Il governo moldavo ha accettato la richiesta di nominare un presidente ad interim per sbloccare la situazione istituzionale di stallo provocata da Dodon
Era il 12 settembre quando la proposta del Primo Ministro Pave Filipp di candidare Eugen Sturza al Ministero della Difesa venne respinta da Igor Dodon.

A queste sono seguite altre innumerevoli bocciatore fino a quanto il 19 settembre il governo ha deciso di rivolgersi alla Corte Costituzionale per chiarire come superare lo stallo istituzionale e comprendere le azioni che possono essere intraprese dalla Presidenza del Consiglio e quelle che invece possono essere agite dal Parlamento.
Dopo la sospensione del Capo dello Stato, il governo della Moldova ha approvato la richiesta per nominare un presidente ad interim.
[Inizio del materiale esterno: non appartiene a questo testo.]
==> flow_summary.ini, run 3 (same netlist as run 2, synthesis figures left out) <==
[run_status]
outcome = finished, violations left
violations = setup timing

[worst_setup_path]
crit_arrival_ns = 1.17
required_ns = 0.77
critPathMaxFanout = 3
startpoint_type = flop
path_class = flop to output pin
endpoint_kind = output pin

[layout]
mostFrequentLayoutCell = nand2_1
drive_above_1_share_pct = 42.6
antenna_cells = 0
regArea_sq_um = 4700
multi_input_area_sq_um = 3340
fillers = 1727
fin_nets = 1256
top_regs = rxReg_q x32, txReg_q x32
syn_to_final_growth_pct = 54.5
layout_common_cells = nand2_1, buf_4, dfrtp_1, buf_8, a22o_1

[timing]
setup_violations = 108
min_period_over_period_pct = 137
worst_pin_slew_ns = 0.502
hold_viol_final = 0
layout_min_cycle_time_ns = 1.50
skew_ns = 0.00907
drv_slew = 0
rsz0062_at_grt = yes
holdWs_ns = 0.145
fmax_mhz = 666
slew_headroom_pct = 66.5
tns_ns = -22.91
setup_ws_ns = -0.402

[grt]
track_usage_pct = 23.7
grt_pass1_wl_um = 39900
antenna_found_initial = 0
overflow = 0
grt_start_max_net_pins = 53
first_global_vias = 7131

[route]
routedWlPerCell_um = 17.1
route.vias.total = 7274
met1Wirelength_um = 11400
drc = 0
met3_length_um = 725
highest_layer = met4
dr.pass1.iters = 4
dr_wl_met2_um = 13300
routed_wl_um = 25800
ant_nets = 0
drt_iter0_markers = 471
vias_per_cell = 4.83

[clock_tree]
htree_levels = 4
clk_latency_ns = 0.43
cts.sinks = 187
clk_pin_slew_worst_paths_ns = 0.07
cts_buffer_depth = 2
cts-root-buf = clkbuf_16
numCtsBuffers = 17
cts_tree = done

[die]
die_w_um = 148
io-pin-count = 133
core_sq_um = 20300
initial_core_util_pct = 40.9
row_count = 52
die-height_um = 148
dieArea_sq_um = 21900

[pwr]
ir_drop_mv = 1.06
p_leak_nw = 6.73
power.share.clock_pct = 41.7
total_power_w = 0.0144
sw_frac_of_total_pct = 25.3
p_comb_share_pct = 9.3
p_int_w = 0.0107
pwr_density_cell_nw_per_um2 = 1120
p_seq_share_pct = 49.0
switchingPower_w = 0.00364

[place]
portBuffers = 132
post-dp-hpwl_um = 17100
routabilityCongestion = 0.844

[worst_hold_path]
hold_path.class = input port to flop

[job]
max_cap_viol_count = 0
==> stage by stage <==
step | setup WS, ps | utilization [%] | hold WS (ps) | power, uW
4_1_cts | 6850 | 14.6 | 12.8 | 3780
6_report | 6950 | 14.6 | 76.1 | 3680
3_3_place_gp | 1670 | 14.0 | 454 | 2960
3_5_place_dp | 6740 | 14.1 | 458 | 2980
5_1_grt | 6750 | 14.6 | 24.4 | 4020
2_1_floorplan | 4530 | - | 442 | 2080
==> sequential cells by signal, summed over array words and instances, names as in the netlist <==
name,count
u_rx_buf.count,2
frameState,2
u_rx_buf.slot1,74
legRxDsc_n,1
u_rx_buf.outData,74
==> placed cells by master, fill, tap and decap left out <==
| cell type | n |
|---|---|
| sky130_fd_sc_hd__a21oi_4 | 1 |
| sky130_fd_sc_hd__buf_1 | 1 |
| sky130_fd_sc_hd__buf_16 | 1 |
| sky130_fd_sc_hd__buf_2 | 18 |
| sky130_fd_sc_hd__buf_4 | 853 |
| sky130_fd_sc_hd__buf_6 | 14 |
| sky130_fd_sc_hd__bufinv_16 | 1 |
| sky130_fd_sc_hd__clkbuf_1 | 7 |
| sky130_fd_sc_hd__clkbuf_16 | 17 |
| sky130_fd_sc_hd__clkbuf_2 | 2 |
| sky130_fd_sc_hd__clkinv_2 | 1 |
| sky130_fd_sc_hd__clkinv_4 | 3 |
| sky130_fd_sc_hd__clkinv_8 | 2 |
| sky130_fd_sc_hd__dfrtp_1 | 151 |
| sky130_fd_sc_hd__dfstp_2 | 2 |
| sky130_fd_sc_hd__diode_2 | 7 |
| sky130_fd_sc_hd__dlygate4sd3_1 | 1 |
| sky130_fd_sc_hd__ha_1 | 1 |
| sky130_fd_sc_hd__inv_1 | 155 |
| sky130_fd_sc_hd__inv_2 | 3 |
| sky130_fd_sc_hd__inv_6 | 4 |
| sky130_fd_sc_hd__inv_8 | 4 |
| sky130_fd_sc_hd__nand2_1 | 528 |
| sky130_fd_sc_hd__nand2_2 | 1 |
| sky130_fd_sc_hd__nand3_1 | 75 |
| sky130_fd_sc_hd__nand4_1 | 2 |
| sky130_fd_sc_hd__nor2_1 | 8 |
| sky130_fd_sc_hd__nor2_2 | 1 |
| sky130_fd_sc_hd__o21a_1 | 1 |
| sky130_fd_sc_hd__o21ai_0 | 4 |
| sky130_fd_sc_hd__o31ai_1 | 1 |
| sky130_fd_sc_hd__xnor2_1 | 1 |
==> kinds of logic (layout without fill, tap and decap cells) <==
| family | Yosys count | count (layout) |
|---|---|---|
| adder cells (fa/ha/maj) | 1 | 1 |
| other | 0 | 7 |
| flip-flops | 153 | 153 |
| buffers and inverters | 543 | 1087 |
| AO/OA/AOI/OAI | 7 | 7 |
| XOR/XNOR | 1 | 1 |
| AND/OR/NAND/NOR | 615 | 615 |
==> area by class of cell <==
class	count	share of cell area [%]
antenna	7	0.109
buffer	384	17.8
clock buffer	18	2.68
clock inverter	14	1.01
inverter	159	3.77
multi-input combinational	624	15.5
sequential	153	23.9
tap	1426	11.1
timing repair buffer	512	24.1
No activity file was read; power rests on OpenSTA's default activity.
File: src/shared/slpt_pkg.sv
package slpt_pkg;

  ////////////////////////////////////////////////////////////////////////////
  // Widths
  localparam int unsigned DATA_W = 16;               // Data word and address width
  localparam int unsigned PC_W   = 23;               // Program counter width
  localparam int unsigned PAGE_W = 9;                // Page register width
  localparam int unsigned EXT_W  = 24;               // Extended address width
  localparam int unsigned PC_HI_LSB = 16;            // First counter bit of the upper push word

  ////////////////////////////////////////////////////////////////////////////
  // Address constants
  localparam logic [15:0] SP_STEP       = 16'h0002;  // One stack word in bytes
  localparam logic [15:0] SP_RESET      = 16'h0800;  // Pointer after reset, lowest legal stack word
  localparam logic [15:0] UNDERFLOW_LIM = 16'h0800;  // Below this the special register area lies
  localparam logic [15:0] PAGED_BASE    = 16'h8000;  // At or above this the page registers apply
  localparam logic [8:0]  PAGE_NONE     = 9'h000;    // Page value that marks an invalid access
  localparam logic [7:0]  NEAR_UPPER    = 8'h00;     // Upper byte of a near extended address
  localparam logic [7:0]  CALL_UPPER    = 8'h00;     // Upper byte of a call push, zero-extended
  localparam int unsigned ALIGN_BIT     = 0;         // Bit forced to zero for word alignment
  localparam int unsigned OFFSET_MSB    = 14;        // Top offset bit kept inside a page

  ////////////////////////////////////////////////////////////////////////////
  // Enumerations
  typedef enum logic {
    OP_PUSH = 1'b0,                                  // Write, then increment
    OP_POP  = 1'b1                                   // Decrement, then read
  } slpt_op_t;

  typedef enum logic [1:0] {
    KIND_DATA = 2'b00,                               // Single data word
    KIND_CALL = 2'b01,                               // Counter push from a call
    KIND_EXC  = 2'b10                                // Counter push from exception entry
  } slpt_kind_t;

  typedef enum logic {
    ST_IDLE  = 1'b0,                                 // Ready for a request
    ST_PC_HI = 1'b1                                  // Second word of a counter push
  } slpt_state_t;

  ////////////////////////////////////////////////////////////////////////////
  // Carriers
  typedef struct packed {
    logic       valid;                               // Request strobe
    slpt_op_t   op;                                  // Push or pop
    slpt_kind_t kind;                                // What a push carries
    logic [15:0] data;                               // Data word for a data push
    logic [22:0] pc;                                 // Counter for a counter push
    logic [7:0] status_low;                          // Status low byte for exception push
  } slpt_stk_req_t;

  typedef struct packed {
    logic       valid;                               // Effective address strobe
    logic       is_write;                            // Destination when set, source otherwise
    logic       uses_sp;                             // Pointer is the stack pointer register
    logic [15:0] addr;                               // Effective address
    logic [8:0] read_page;                           // Read page register value
    logic [8:0] write_page;                          // Write page register value
  } slpt_ea_req_t;

  typedef struct packed {
    logic       valid;                               // Load strobe
    logic [15:0] value;                              // New value
  } slpt_load_t;

endpackage

File: src/rtl/slpt_limit_reg.sv
`timescale 1ns/10ps
module slpt_limit_reg #(
  parameter int unsigned WIDTH = 16                  // Limit register width
) (
  input  wire logic             i_clk,               // Core clock
  input  wire logic             i_we,                // Write strobe
  input  wire logic [WIDTH-1:0] i_wdata,             // Write data
  output logic      [WIDTH-1:0] o_limit              // Stored limit, word aligned
);

  ////////////////////////////////////////////////////////////////////////////
  // Storage with no reset: software must load it before relying on it
  always_ff @(posedge i_clk) begin
    if (i_we) begin
      o_limit <= {i_wdata[WIDTH-1:1], 1'b0};
    end
  end

endmodule // slpt_limit_reg

File: src/rtl/slpt_page_xlat.sv
`timescale 1ns/10ps
module slpt_page_xlat (
  input  wire logic [15:0] i_addr,                   // Indirect address
  input  wire logic        i_is_write,               // Selects the write page
  input  wire logic [8:0]  i_read_page,              // Read page register
  input  wire logic [8:0]  i_write_page,             // Write page register
  output logic             o_near,                   // Access stays in near space
  output logic             o_err,                    // Invalid page, address error
  output logic [23:0]      o_ext_addr                // Extended address
);

  logic [8:0] page;                                  // Page that applies to this access

  ////////////////////////////////////////////////////////////////////////////
  // Page selection and address forming
  always_comb begin
    page       = i_is_write ? i_write_page : i_read_page;
    o_near     = (i_addr < slpt_pkg::PAGED_BASE);
    o_err      = 1'b0;
    o_ext_addr = {slpt_pkg::NEAR_UPPER, i_addr};
    if (o_near) begin
      // Pages ignored below the paged window
      o_ext_addr = {slpt_pkg::NEAR_UPPER, i_addr};
    end else if (page == slpt_pkg::PAGE_NONE) begin
      o_err = 1'b1;
    end else begin
      o_ext_addr = {page, i_addr[slpt_pkg::OFFSET_MSB:0]};
    end
  end

endmodule // slpt_page_xlat

File: src/rtl/slpt_top.sv
// Function
// - Pointer addresses next free word, grows upward
// - Pop predecrements then reads; push writes then increments
// - Call counter push zero-extends upper byte
// - Exception push merges status low byte upward
// - Stack limit register has no reset value
// - Limit bit zero reads zero once the limit has been loaded
// - Stack pointer addresses compared against limit
// - Push at limit passes, next push traps
// - Pointer below 0800h raises underflow stack trap
// - Below 8000h page registers ignored, near access
// - Paged address with zero page: address trap
`timescale 1ns/10ps
module slpt_top (
  input  wire logic                   I_CLK,             // Core clock, 100 MHz
  input  wire logic                   I_ARST_N,          // Asynchronous reset, active low
  input  wire slpt_pkg::slpt_load_t   I_SP_LOAD,         // Working-register write of the pointer
  input  wire slpt_pkg::slpt_load_t   I_LIMIT_LOAD,      // Write of the stack limit register
  input  wire slpt_pkg::slpt_stk_req_t I_STK_REQ,        // Push or pop request
  input  wire slpt_pkg::slpt_ea_req_t I_EA_REQ,          // Indirect address to check
  output logic [15:0]                 O_SP,              // Stack pointer register
  output logic [15:0]                 O_LIMIT,           // Stack limit register
  output logic                        O_BUSY,            // Counter push in progress
  output logic                        O_MEM_WE,          // Stack memory write strobe
  output logic                        O_MEM_RE,          // Stack memory read strobe
  output logic [15:0]                 O_MEM_ADDR,        // Stack memory address
  output logic [15:0]                 O_MEM_WDATA,       // Stack memory write data
  output logic                        O_STACK_ERR,       // Stack error trap pulse
  output logic                        O_STACK_UNDERFLOW, // Underflow cause, with the trap pulse
  output logic                        O_EA_VALID,        // Extended address result strobe
  output logic                        O_EA_NEAR,         // Result lies in near space
  output logic [23:0]                 O_EA_ADDR,         // Extended address result
  output logic                        O_ADDR_ERR         // Address error trap pulse
);

  ////////////////////////////////////////////////////////////////////////////
  // Declarations
  slpt_pkg::slpt_state_t state_reg;                  // Sequencer state
  slpt_pkg::slpt_state_t state_next;                 // Next sequencer state
  logic [15:0]           sp_reg;                     // Stack pointer register
  logic [15:0]           sp_next;                    // Next stack pointer
  logic [15:0]           hi_word_reg;                // Upper counter word waiting
  logic [15:0]           hi_word_next;               // Next upper counter word
  logic [15:0]           limit;                      // Limit, from the storage module
  logic [15:0]           pop_ea;                     // Address a pop would read
  logic [15:0]           push_word;                  // Word written by the first push cycle
  logic                  mem_we_next;                // Next write strobe
  logic                  mem_re_next;                // Next read strobe
  logic [15:0]           mem_addr_next;              // Next memory address
  logic [15:0]           mem_wdata_next;             // Next write data
  logic                  stk_err_next;               // Next stack error pulse
  logic                  stk_unf_next;               // Next underflow cause
  logic                  ea_over;                    // Checked address above the limit
  logic                  ea_under;                   // Checked address below the floor
  logic                  xl_near;                    // Translator near flag
  logic                  xl_err;                     // Translator error flag
  logic [23:0]           xl_addr;                    // Translator address
  logic [15:0]           call_hi;                    // Upper word of a call push
  logic [15:0]           exc_hi;                     // Upper word of an exception push

  ////////////////////////////////////////////////////////////////////////////
  // Limit storage, left unreset on purpose
  slpt_limit_reg #(
    .WIDTH   (slpt_pkg::DATA_W)
  ) u_limit (
    .i_clk   (I_CLK),
    .i_we    (I_LIMIT_LOAD.valid),
    .i_wdata (I_LIMIT_LOAD.value),
    .o_limit (limit)
  );

  // Limit readback straight from the storage flop
  assign O_LIMIT = limit;

  ////////////////////////////////////////////////////////////////////////////
  // Page check of indirect addresses
  slpt_page_xlat u_xlat (
    .i_addr       (I_EA_REQ.addr),
    .i_is_write   (I_EA_REQ.is_write),
    .i_read_page  (I_EA_REQ.read_page),
    .i_write_page (I_EA_REQ.write_page),
    .o_near       (xl_near),
    .o_err        (xl_err),
    .o_ext_addr   (xl_addr)
  );

  ////////////////////////////////////////////////////////////////////////////
  // Counter push words
  always_comb begin
    // Call pushes keep the upper byte clear
    call_hi = {slpt_pkg::CALL_UPPER, 1'b0,
               I_STK_REQ.pc[slpt_pkg::PC_W-1:slpt_pkg::PC_HI_LSB]};
    // Exception entry folds the status low byte into the upper byte
    exc_hi  = {I_STK_REQ.status_low, 1'b0,
               I_STK_REQ.pc[slpt_pkg::PC_W-1:slpt_pkg::PC_HI_LSB]};
    // Low counter word goes first, data word otherwise
    if (I_STK_REQ.kind == slpt_pkg::KIND_DATA) begin
      push_word = I_STK_REQ.data;
    end else begin
      push_word = I_STK_REQ.pc[slpt_pkg::PC_HI_LSB-1:0];
    end
  end

  ////////////////////////////////////////////////////////////////////////////
  // Checks of addresses that a foreign instruction forms from the pointer
  always_comb begin
    // Above the limit means past the last allowed word
    ea_over  = I_EA_REQ.valid && I_EA_REQ.uses_sp && (I_EA_REQ.addr > limit);
    // Floor protects the special register area
    ea_under = I_EA_REQ.valid && I_EA_REQ.uses_sp &&
               (I_EA_REQ.addr < slpt_pkg::UNDERFLOW_LIM);
  end

  ////////////////////////////////////////////////////////////////////////////
  // Stack sequencer, next-state logic
  always_comb begin
    state_next     = state_reg;
    sp_next        = sp_reg;
    hi_word_next   = hi_word_reg;
    mem_we_next    = 1'b0;
    mem_re_next    = 1'b0;
    mem_addr_next  = O_MEM_ADDR;
    mem_wdata_next = O_MEM_WDATA;
    stk_err_next   = ea_over || ea_under;
    stk_unf_next   = ea_under;
    pop_ea         = sp_reg - slpt_pkg::SP_STEP;
    case (state_reg)
      slpt_pkg::ST_IDLE: begin
        if (I_SP_LOAD.valid) begin
          // Working-register write wins; a stack request this cycle is dropped
          sp_next = {I_SP_LOAD.value[15:1], 1'b0};
        end else if (I_STK_REQ.valid && I_STK_REQ.op == slpt_pkg::OP_PUSH) begin
          if (sp_reg < slpt_pkg::UNDERFLOW_LIM) begin
            // Pointer sits in the protected area: no write
            stk_err_next = 1'b1;
            stk_unf_next = 1'b1;
          end else if (sp_reg > limit) begin
            // Equal to the limit still passes; one step beyond traps
            stk_err_next = 1'b1;
          end else begin
            // Write at the free word, then step up
            mem_we_next    = 1'b1;
            mem_addr_next  = sp_reg;
            mem_wdata_next = push_word;
            sp_next        = sp_reg + slpt_pkg::SP_STEP;
            if (I_STK_REQ.kind == slpt_pkg::KIND_EXC) begin
              hi_word_next = exc_hi;
              state_next   = slpt_pkg::ST_PC_HI;
            end else if (I_STK_REQ.kind == slpt_pkg::KIND_CALL) begin
              hi_word_next = call_hi;
              state_next   = slpt_pkg::ST_PC_HI;
            end
          end
        end else if (I_STK_REQ.valid) begin
          if (pop_ea < slpt_pkg::UNDERFLOW_LIM) begin
            // Pop would read below the floor
            stk_err_next = 1'b1;
            stk_unf_next = 1'b1;
          end else begin
            // Step down first, then read the word just left
            sp_next       = pop_ea;
            mem_re_next   = 1'b1;
            mem_addr_next = pop_ea;
          end
        end
      end
      slpt_pkg::ST_PC_HI: begin
        // Second word is checked against the limit only, with no underflow check
        state_next = slpt_pkg::ST_IDLE;
        if (sp_reg > limit) begin
          stk_err_next = 1'b1;
        end else begin
          mem_we_next    = 1'b1;
          mem_addr_next  = sp_reg;
          mem_wdata_next = hi_word_reg;
          sp_next        = sp_reg + slpt_pkg::SP_STEP;
        end
      end
      default: begin
        state_next = slpt_pkg::ST_IDLE;
      end
    endcase
  end

  ////////////////////////////////////////////////////////////////////////////
  // Sequencer state and pointer
  always_ff @(posedge I_CLK or negedge I_ARST_N) begin
    if (!I_ARST_N) begin
      state_reg   <= slpt_pkg::ST_IDLE;
      sp_reg      <= slpt_pkg::SP_RESET;
      hi_word_reg <= 16'h0000;
    end else begin
      state_reg   <= state_next;
      sp_reg      <= sp_next;
      hi_word_reg <= hi_word_next;
    end
  end

  ////////////////////////////////////////////////////////////////////////////
  // Stack memory port, registered
  always_ff @(posedge I_CLK or negedge I_ARST_N) begin
    if (!I_ARST_N) begin
      O_MEM_WE    <= 1'b0;
      O_MEM_RE    <= 1'b0;
      O_MEM_ADDR  <= 16'h0000;
      O_MEM_WDATA <= 16'h0000;
    end else begin
      O_MEM_WE    <= mem_we_next;
      O_MEM_RE    <= mem_re_next;
      O_MEM_ADDR  <= mem_addr_next;
      O_MEM_WDATA <= mem_wdata_next;
    end
  end

  ////////////////////////////////////////////////////////////////////////////
  // Visible pointer and busy flag
  always_ff @(posedge I_CLK or negedge I_ARST_N) begin
    if (!I_ARST_N) begin
      O_SP   <= slpt_pkg::SP_RESET;
      O_BUSY <= 1'b0;
    end else begin
      O_SP   <= sp_next;
      // Busy tracks the state about to be entered, so no request is lost
      O_BUSY <= (state_next != slpt_pkg::ST_IDLE);
    end
  end

  ////////////////////////////////////////////////////////////////////////////
  // Stack trap pulses
  always_ff @(posedge I_CLK or negedge I_ARST_N) begin
    if (!I_ARST_N) begin
      O_STACK_ERR       <= 1'b0;
      O_STACK_UNDERFLOW <= 1'b0;
    end else begin
      // A push or pointer check in the same cycle as a limit write is compared with the old limit
      O_STACK_ERR       <= stk_err_next;
      O_STACK_UNDERFLOW <= stk_unf_next;
    end
  end

  ////////////////////////////////////////////////////////////////////////////
  // Extended address result and address trap
  always_ff @(posedge I_CLK or negedge I_ARST_N) begin
    if (!I_ARST_N) begin
      O_EA_VALID <= 1'b0;
      O_EA_NEAR  <= 1'b0;
      O_EA_ADDR  <= 24'h000000;
      O_ADDR_ERR <= 1'b0;
    end else begin
      // Valid only for an address that will really be used
      O_EA_VALID <= I_EA_REQ.valid && !xl_err;
      O_ADDR_ERR <= I_EA_REQ.valid && xl_err;
      if (I_EA_REQ.valid) begin
        O_EA_NEAR <= xl_near;
        O_EA_ADDR <= xl_addr;
      end
    end
  end

endmodule // slpt_top

File: config.mk
export PLATFORM = sky130hd
export DESIGN_NAME = slpt_top
export DESIGN_NICKNAME = d
export VERILOG_FILES = /design/src/shared/slpt_pkg.sv /design/src/rtl/slpt_limit_reg.sv /design/src/rtl/slpt_page_xlat.sv /design/src/rtl/slpt_top.sv
export SDC_FILE = /design/constraint.sdc
export NUM_CORES = 1
export LEC_CHECK = 0
export ABC_AREA = 1
export BUFFER_PORTS_ARGS = -buffer_cell sky130_fd_sc_hd__buf_2
export CORE_ASPECT_RATIO = 0.75
export CORE_MARGIN = 3
export CORE_UTILIZATION = 56
export DETAILED_ROUTE_END_ITERATION = 8
export PLACE_DENSITY_LB_ADDON = 0.25
export SKIP_LAST_GASP = 1
export SYNTH_ARGS = -nofsm -noshare
export SYNTH_HDL_FRONTEND = slang
export SYNTH_SLANG_ARGS = --single-unit
File: constraint.sdc
create_clock -name I_CLK -period 4.3 [get_ports I_CLK]
set_input_delay 0.43 -clock I_CLK [delete_from_list [all_inputs] [get_ports I_CLK]]
set_output_delay 0.43 -clock I_CLK [all_outputs]
set_load 0.05 [all_outputs]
“Abbiamo una situazione in cui interviene la necessità di una guida ad interim della carica di capo dello Stato, non per un certo periodo, ma per una causa. E questa causa è la nomina del ministro della Difesa. La Repubblica Moldova è un paese parlamentare e il presidente non può causare blocchi istituzionali e instabilità politica” questa è stata la dichiarazione di Pavel Filipp sull’argomento.